Joseph St.Amand (University of Kansas);Jun Huan (University of Kansas)
Mahalanobis distance metric learning becomes an especially challenging problem as the dimension of the feature space p is scaled upwards. The number of parameters to optimize grows with O (p 2 ) complexity, making storage infeasible, interpretability poor, and causing the model to have a high tendency to overfit. Additionally, optimization while maintaining feasibility of the solution becomes prohibitively expensive, requiring a projection onto the positive semi-definite cone after every iteration. In addition to the obvious space and computational challenges, vanilla distance metric learning is unable to model complex and multi-modal trends in the data.

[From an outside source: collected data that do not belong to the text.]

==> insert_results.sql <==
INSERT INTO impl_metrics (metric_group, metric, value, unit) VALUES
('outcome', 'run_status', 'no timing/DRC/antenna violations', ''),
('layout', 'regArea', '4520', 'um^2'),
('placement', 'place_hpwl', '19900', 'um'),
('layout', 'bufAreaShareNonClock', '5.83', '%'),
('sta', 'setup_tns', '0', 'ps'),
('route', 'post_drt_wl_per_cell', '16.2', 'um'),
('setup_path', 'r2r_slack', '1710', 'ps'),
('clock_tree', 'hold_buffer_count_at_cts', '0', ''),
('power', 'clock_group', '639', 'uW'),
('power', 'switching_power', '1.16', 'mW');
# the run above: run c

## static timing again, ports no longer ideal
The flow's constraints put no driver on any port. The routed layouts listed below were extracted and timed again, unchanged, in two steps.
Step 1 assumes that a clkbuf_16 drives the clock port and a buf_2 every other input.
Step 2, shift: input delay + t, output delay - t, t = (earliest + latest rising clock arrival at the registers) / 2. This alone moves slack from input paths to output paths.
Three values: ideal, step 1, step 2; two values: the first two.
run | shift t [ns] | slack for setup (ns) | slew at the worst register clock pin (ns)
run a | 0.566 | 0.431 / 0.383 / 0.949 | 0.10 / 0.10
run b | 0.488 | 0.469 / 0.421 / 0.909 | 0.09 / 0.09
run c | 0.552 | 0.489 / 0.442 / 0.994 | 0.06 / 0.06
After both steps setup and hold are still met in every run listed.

Inspired by the recent resurgence of Frank-Wolfe style optimization, we propose a new method for sparse compositional local Mahalanobis distance metric learning. Our proposed technique learns a set of distance metrics which are composed of local and global components. We capture local interactions in the feature space, while ensuring that all metrics share a global component, which may act as a regularizer. We optimize our model using an alternating pairwise Frank-Wolfe style algorithm. This serves a dual purpose, we can control the sparsity of our solution, and altogether avoid any expensive projection operations. We conduct an empirical evaluation of our technique on 5 separate datasets and find that in some cases our proposed technique is capable of outperforming current state of the art methods.